In casa di un romano, arrestato mentre compiva una rapina in una banca della capitale, trovati gli assegni rubati durante un'altra rapina nella città umbra il 13 dicembre scorso
polizia-auto

Il probabile autore di una rapina a Terni nella giornata del 13 dicembre scorso è stato individuato a Roma.
Si tratterebbe di un 32enne romano che, agli arresti domiciliari, approfittava dei permessi che otteneva per andare in una comunità di recupero per tossicodipendenti per darsi alle attività criminose.

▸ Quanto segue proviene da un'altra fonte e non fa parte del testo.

`src/rtl/riscv_pkg.sv`:
```
// Shared definitions for the 32I pipelined core: datapath width, the
// canonical bubble instruction and the fetch beat record passed between
// the fetch unit and the IF/ID stage.
package riscv_pkg;

  localparam int XLEN = 32;

  // addi x0, x0, 0 -- architecturally a no-op, used as the bubble word.
  localparam logic [31:0] NOP_INST = 32'h0000_0013;

  typedef struct packed {
    logic            valid;
    logic [XLEN-1:0] pc;
    logic [31:0]     inst;
  } fetch_beat_t;

  // Sequential successor of a PC; wraps modulo 2^XLEN.
  function automatic logic [XLEN-1:0] next_pc(input logic [XLEN-1:0] cur);
    return cur + XLEN'(4);
  endfunction

  // A 32I instruction address must be word aligned.
  function automatic logic pc_misaligned(input logic [XLEN-1:0] cur);
    return |cur[1:0];
  endfunction

endpackage

```
`src/rtl/if_id_pipe_if.sv`:
```
// Fetch-to-IF/ID valid/ready handshake. The fetch unit is the master,
// the IF/ID stage is the slave.
interface if_id_pipe_if #(
  parameter int XLEN = riscv_pkg::XLEN
);

  logic            fetch_valid;
  logic [XLEN-1:0] fetch_pc;
  logic [31:0]     fetch_inst;
  logic            fetch_ready;

  modport master (
    output fetch_valid,
    output fetch_pc,
    output fetch_inst,
    input  fetch_ready
  );

  modport slave (
    input  fetch_valid,
    input  fetch_pc,
    input  fetch_inst,
    output fetch_ready
  );

endinterface

```
`src/rtl/if_id_pipe_skid_buffer.sv`:
```
// One-entry capture/replay register. Captures a fetch beat that arrived
// while decode was held, replays it once decode frees up, and is emptied
// by a flush. The stored valid bit doubles as the full flag.
module skid_buffer
  import riscv_pkg::*;
(
  input  logic        clk,
  input  logic        reset,
  input  logic        clear,
  input  logic        capture,
  input  logic        replay,
  input  fetch_beat_t beat_in,
  output logic        full,
  output fetch_beat_t beat_out
);

  fetch_beat_t store;

  // Priority: reset, then wrong-path clear, then capture, then replay.
  always_ff @(posedge clk) begin
    // NOTE: the data fields are reset too, not just the flag, so the replay
    // path never carries X into decode and the reset image is fully defined.
    if (reset) begin
      store.valid <= 1'b0;
      store.pc    <= '0;
      store.inst  <= NOP_INST;
    end else if (clear) begin
      store.valid <= 1'b0;
    end else if (capture) begin
      store.valid <= 1'b1;
      store.pc    <= beat_in.pc;
      store.inst  <= beat_in.inst;
    end else if (replay) begin
      store.valid <= 1'b0;
    end
  end

  assign full     = store.valid;
  assign beat_out = store;

endmodule

```
`src/rtl/if_id_pipe.sv`:
```
// IF/ID pipeline register. Presents one registered instruction to decode,
// holds it across hazard stalls, turns it into a bubble on flush, and uses
// a one-entry skid buffer so the beat arriving with a stall is not lost.
module if_id_pipe
  import riscv_pkg::*;
#(
  parameter int              XLEN     = riscv_pkg::XLEN,
  parameter logic [XLEN-1:0] RESET_PC = '0
) (
  input  logic            clk,
  input  logic            reset,
  input  logic            stall,
  input  logic            flush,
  if_id_pipe_if.slave     fetch,
  output logic            valid,
  output logic [XLEN-1:0] pc,
  output logic [XLEN-1:0] pc4,
  output logic [31:0]     inst,
  output logic            misaligned
);

  logic            out_valid;
  logic [XLEN-1:0] out_pc;
  logic [31:0]     out_inst;

  logic            skid_full;
  fetch_beat_t     skid_beat;
  fetch_beat_t     in_beat;

  logic            xfer;
  logic            capture;
  logic            replay;

  // The stage only refuses beats while the skid slot is occupied (or in
  // reset), so a beat offered in a stall's first cycle always has a home.
  assign fetch.fetch_ready = !reset && !skid_full;
  assign xfer              = fetch.fetch_valid && fetch.fetch_ready;

  // A beat taken while decode holds goes into the skid; a flush in the
  // same cycle marks it wrong-path so it is not captured.
  assign capture = xfer && stall && !flush;
  assign replay  = skid_full && !stall && !flush;

  assign in_beat = '{valid: 1'b1, pc: fetch.fetch_pc, inst: fetch.fetch_inst};

  skid_buffer u_skid (
    .clk      (clk),
    .reset    (reset),
    .clear    (flush),
    .capture  (capture),
    .replay   (replay),
    .beat_in  (in_beat),
    .full     (skid_full),
    .beat_out (skid_beat)
  );

  // Output register: reset > flush > stall (hold) > advance. On advance the
  // skid drains first so program order is kept.
  always_ff @(posedge clk) begin
    // NOTE: state registers use non-blocking assignment so every flop samples
    // pre-edge values regardless of statement order across blocks.
    if (reset) begin
      out_valid <= 1'b0;
      out_pc    <= RESET_PC;
      out_inst  <= NOP_INST;
    end else if (flush) begin
      out_valid <= 1'b0;
      out_inst  <= NOP_INST;
    end else if (!stall) begin
      if (skid_full) begin
        out_valid <= skid_beat.valid;
        out_pc    <= skid_beat.pc;
        out_inst  <= skid_beat.inst;
      end else if (xfer) begin
        out_valid <= 1'b1;
        out_pc    <= fetch.fetch_pc;
        out_inst  <= fetch.fetch_inst;
      end else begin
        out_valid <= 1'b0;
        out_inst  <= NOP_INST;
      end
    end
  end

  assign valid      = out_valid;
  assign pc         = out_pc;
  assign inst       = out_inst;
  assign pc4        = next_pc(out_pc);
  assign misaligned = out_valid && pc_misaligned(out_pc);

endmodule

```
`src/flat_wrapper.sv`:
```
// flat-port wrapper written by rule: the top's interface ports become plain ports
module if_id_pipe_flat import riscv_pkg::*;
#(
  parameter int              XLEN     = riscv_pkg::XLEN,
  parameter logic [XLEN-1:0] RESET_PC = '0
)
  (clk, reset, stall, flush, valid, pc, pc4, inst, misaligned, fetch_fetch_valid, fetch_fetch_pc, fetch_fetch_inst, fetch_fetch_ready);
  if_id_pipe_if #(.XLEN(XLEN)) fetch_i ();
  input  logic clk;
  input  logic reset;
  input  logic stall;
  input  logic flush;
  output logic valid;
  output logic [XLEN-1:0] pc;
  output logic [XLEN-1:0] pc4;
  output logic [31:0] inst;
  output logic misaligned;
  input wire logic [$bits(fetch_i.fetch_valid)-1:0] fetch_fetch_valid;
  input wire logic [$bits(fetch_i.fetch_pc)-1:0] fetch_fetch_pc;
  input wire logic [$bits(fetch_i.fetch_inst)-1:0] fetch_fetch_inst;
  output wire logic [$bits(fetch_i.fetch_ready)-1:0] fetch_fetch_ready;
  assign fetch_i.fetch_valid = fetch_fetch_valid;
  assign fetch_i.fetch_pc = fetch_fetch_pc;
  assign fetch_i.fetch_inst = fetch_fetch_inst;
  assign fetch_fetch_ready = fetch_i.fetch_ready;
  if_id_pipe #(.XLEN(XLEN), .RESET_PC(RESET_PC)) u_core (.clk(clk), .reset(reset), .stall(stall), .flush(flush), .fetch(fetch_i), .valid(valid), .pc(pc), .pc4(pc4), .inst(inst), .misaligned(misaligned));
endmodule
```
`config.mk`:
```
export PLATFORM = sky130hd
export DESIGN_NAME = if_id_pipe_flat
export DESIGN_NICKNAME = d
export VERILOG_FILES = /design/src/rtl/riscv_pkg.sv /design/src/rtl/if_id_pipe_if.sv /design/src/rtl/if_id_pipe_skid_buffer.sv /design/src/rtl/if_id_pipe.sv /design/src/flat_wrapper.sv
export SDC_FILE = /design/constraint.sdc
export NUM_CORES = 1
export LEC_CHECK = 0
export CAP_MARGIN = 20
export CORE_AREA = 2 2 114 116
export CTS_CLUSTER_DIAMETER = 80
export DETAILED_ROUTE_END_ITERATION = 8
export DIE_AREA = 0 0 116 118
export GPL_TIMING_DRIVEN = 0
export HOLD_SLACK_MARGIN = 0.15
export PLACE_DENSITY = 0.85
export REMOVE_ABC_BUFFERS = 1
export SLEW_MARGIN = 20
export SYNTH_ARGS = -nofsm -noshare
export SYNTH_HDL_FRONTEND = slang
export SYNTH_HIERARCHICAL = 1
export SYNTH_SLANG_ARGS = --single-unit
```
`constraint.sdc`:
```
create_clock -name clk -period 6.09 [get_ports clk]
set_input_delay 1.218 -clock clk [delete_from_list [all_inputs] [get_ports clk]]
set_output_delay 1.218 -clock clk [all_outputs]
set_load 0.05 [all_outputs]
```
---- Yosys cells after proc, flatten, opt, wreduce, memory -nomap -nowiden ----
Index checks and enable logic that the tools add are counted.
cells by class
  eq/ne operators ......................... 0
  multipliers ............................. 0
  bitwise operators ....................... 2
  mux-type cells .......................... 8
  $lt $le $gt $ge ......................... 0
  divide/modulo/power cells ............... 0
  shifts and indexed selects .............. 0
  reductions and logical operators ........ 17
  add/sub/neg operators ................... 1
operators with widths
  cell                   number
  $mux 32                4
  $add 32x3->32 const B  1
  $logic_and 1x1->1      7
  $logic_not 1->1        4
  $mux 1                 4
  $reduce_bool 2->1      2
  $reduce_or 2->1        2
  $reduce_and 3->1       1
  $not 1->1              2
  $reduce_and 2->1       1
word-level totals
  bits in latches ......................... 0
  memory bits (read-only) ................. 0
  output and inout port bits .............. 99
  memories ................................ 0
  bits of input ports ..................... 69
  bits in writable memories ............... 0
  bits in registers ....................... 130

---- Logic depth before layout (Yosys ltp) ----
  depth after elaboration ................. 6
  mapped depth ............................ 8
  mapped depth without buffers ............ 5

---- Cells and area by module ----
The synthesis kept the hierarchy.
modules (own cells, without submodules)
  module       times used  area each (µm²)  cells an instance  seq. area each (µm²)
  if_id_pipe   1           3529.6           394                1301.2
  skid_buffer  1           2984.1           295                1301.2

---- Worst setup path after synthesis ----
Ideal clock, no wire load.
  kind .................................... reg-to-output
  start point ............................. reg u_core.out_pc[2] (netlist: u_core/pc[2])
  end point ............................... out pc4[28]
  arrival time ............................ 2.619 ns
  cell stages (with the launch flop) ...... 7
  path slack .............................. 2.253 ns
  data required time ...................... 4.872 ns
  path through ............................ dfxtp_1 -> ha_1 -> nand3_1 -> or4_1 -> buf_6 -> nor4_4 -> xor2_1
between the ends
  cells in the longest elaborated chain, start to end .. 1
RTL lines
  item                    line                source
  from (decl)             if_id_pipe.sv:23    logic [XLEN-1:0] out_pc;
  from (signal assigned)  if_id_pipe.sv:72    out_pc <= skid_beat.pc;
  from (signal assigned)  if_id_pipe.sv:76    out_pc <= fetch.fetch_pc;
  $add 32x3->32           riscv_pkg.sv:19     return cur + XLEN'(4);
  to (decl)               flat_wrapper.sv:15  output logic [XLEN-1:0] pc4;
No other way between the ends.

---- Worst setup path in the final report ----
  start point ............................. reg u_core.out_pc[2] (netlist: u_core/pc[2])
  end point ............................... out pc4[30]
Same word-level chain as after synthesis.

==> metrics.md <==
| Metric | Value |
|---|---|
| Pin count of the biggest net entering global routing | 89 |
| Required @ worst endpoint | 4870 ps |
| Reg clk slew, reported paths | 50 ps |
| Total Routing Usage GR | 25.7% |
| Final Critical Period | 4570 ps |
| Drt first-iter violations | 357 |
| First-pass GRT wire length | 28,200 um |
| Slowest cell on the critical path | clkdlybuf4s50_1 |
| CORE AREA | 0.0124 mm^2 |
| Hold-fix buffers, CTS | 0 |
| Mapped cell area | 0.00651 mm^2 |
| Setup Crit Path Kind | reg -> out |
| Pwr dens | 264 mW/mm^2 |
| Routed Antenna Nets | 0 |
| Initial antenna violation count | 0 |
| Final Power | 2360 uW |
| CTS Sinks | 130 |
| Via count | 5,830 |
| DP Area | 0.00827 mm^2 |
| CP max stage delay | 840 ps |
| Post-DR wirelength/cell | 17.6 um |
| Post-DP HPWL | 11,600 um |
| CP Data Arrival Time | 3350 ps |
| Area delta synth->final | 37.3% |
| Initial Util | 52.4% |
| Layout cells sized above 1 | 9.76% |
| Endpoint type of the worst setup path | output pin |
| Hold Path Class | reg -> reg |
| Number of port buffers | 167 |
| Cell Chain, Critical Path | ha_1 -> nand3_1 -> or4_1 -> nor4_4 -> xor2_1 -> clkdlybuf4s50_1 |
| Slew @ Worst Pin | 751 ps |
| Max-slew violations | 0 |
| CTS root buffer | clkbuf_16 |
| # Post-CTS Setup Buffers | 0 |
| RSZ-0062 raised after global routing | no |
| H-tree levels | 4 |
| CP startpoint | u_core/pc[2] |
| Drc violations | 0 |
| Vias in the first global route | 5,710 |
| Worst-case clock skew | 5.60 ps |
| Die width | 116 um |
| Row Count | 41 |
| Gpl congestion | 0.773 |
| Bufs and invs on worst path | 1 |
| CP startpoint kind | flip-flop |
| Vias per inst | 5.82 |
| Cell family with most CP delay | simple AND/OR/NAND/NOR gates |
| YS warnings | 6 |
| RR Startpoint | u_core/u_skid/full |
| Hold Path Origin | u_core/u_skid/beat_out[62] |
| Post-cts sizing count | 0 |
| Worst-skew pair later-pin latency | 410 ps |
| Number of max-cap violations | 0 |
| First drt pass iteration count | 5 |
| Final setup viols | 0 |
| Die Area | 0.0137 mm^2 |
| Cell area after layout | 0.00894 mm^2 |
| Slew HR | 49.8% |
| Num ports | 168 |
| ANT cells | 0 |
| CTS tree | yes |
| Nets@finish | 888 |
| Status | complete, no violations |
| VDD IR max | 160 uV |
| Mapped Cells | 688 |
| Tcrit/Tclk final | 75.1% |
| CTS max path bufs | 2 |
| Max Clock Freq | 219 MHz |
| Final WL | 17,600 um |
| TritonCTS Buffers | 17 |
| Layout fillers | 938 |
| Max FO, Critical Path | 8 |
| Final core utilization | 72.0% |
| Final Hold Vio Count | 0 |
| TNS Setup | 0 ps |
| Die height | 118 um |
| Leakage Power | 0.00304 uW |
| Syn avg cell area | 9.46 um^2 |
| Hold WS | 464 ps |
| Grt total ovfl | 0 |
==> final cells by class <==
| class | count | area (um^2) | area share, % |
|---|---|---|---|
| Sequential cell | 130 | 2610 | 29.2 |
| Clock buffer | 22 | 494 | 5.53 |
| Multi-Input combinational cell | 480 | 3530 | 39.5 |
| Timing Repair Buffer | 182 | 1890 | 21.1 |
| Inverter | 7 | 26.3 | 0.294 |
| Tap cell | 172 | 215 | 2.41 |
| Clock inverter | 9 | 175 | 1.96 |
==> power breakdown <==
group	internal, uW	switching, uW
combinational	138	183
clock	777	370
sequential	872	22.1
total	1790	575
==> worst min-delay path: stages (launching register included) <==
cell and delay [ps]:
dfxtp_1 300, nand2b_1 70, o21ai_1 50
==> placed cells by master, fill, tap and decap left out, types with 3 or more instances in the layout <==
cell / n
a211oi_1: 33
nand2_1: 8
clkdlybuf4s50_1: 164
nor2b_1: 31
buf_12: 3
buf_6: 3
and4_1: 3
clkbuf_16: 17
dfxtp_1: 129
mux2i_1: 35
nor2_1: 49
nand4bb_1: 61
nand2b_1: 61
nor3_1: 30
a21oi_1: 4
o21ai_1: 51
nand4_1: 5
nor4_4: 3
nand3_1: 9
a221oi_1: 29
inv_1: 7
buf_16: 3
xor2_1: 16
bufinv_16: 5
xnor2_1: 12
clkbuf_8: 5
o22ai_1: 3
o21ai_2: 10
buf_4: 6
o21ai_0: 3
nor3_2: 6
==> through the flow <==
stage	instances	setup slack (ps)
CTS	1002	1450
floorplan	617	-1780
global route	1002	1330
finish	1002	1520
detailed placement	971	1920
global placement	956	-7850
==> flip-flops by register name (all words and copies together), names as in the netlist <==
signal,cells
u_core/valid,1
u_core/u_skid/full,1
u_core/pc,32
u_core/inst,32
u_core/u_skid/beat_out,64
==> per-layer routing <==
| metal | wire length, um | part of all wire, % | vias up | global-route usage [%] |
|---|---|---|---|---|
| met2 | 8810 | 50 | 216 | 43.3 |
| met1 | 7250 | 41 | 2833 | 30.5 |
| li1 | - | - | 2762 | - |
| met3 | 1300 | 7.4 | 19 | 7.42 |
| met4 | 226 | 1.3 | 0 | 10.3 |
| met5 | 0 | 0 | - | 0 |
==> worst paths after layout <==
kind         depth (start not counted)                    endpoint  slack, ps
max reg2reg                          9   u_core/u_skid/beat_out[4]       2790
max                                  6                     pc4[30]       1520
min reg2reg                          2  u_core/u_skid/beat_out[62]        460
min                                  2  u_core/u_skid/beat_out[62]        460
Power figures use the tool's default switching activity.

A fermare l’attività dell’uomo il fatto che avesse deciso di entrare nell’agenzia di un istituto di credito di largo dei Colombi, nella capitale; ha indossato uno scaldacollo fin sotto gli occhi ed una volta all’interno ha minacciato con un coltello i dipendenti della banca per farsi consegnare l’incasso.
In quel momento l’addetto alla sicurezza era collegato su internet con un suo collega di un’altra agenzia.
L’uomo, approfittando di non essere al centro dell’attenzione del rapinatore ha inviato una mail al suo cyber-interlocutore, dando l’allarme. Da lì è scattato anche l’allarme al “113”.
Gli agenti sono arrivati prima ancora che il rapinatore uscisse dall’agenzia e durante la successiva perquisizione della sua abitazione sono stati trovati degli assegni rubati.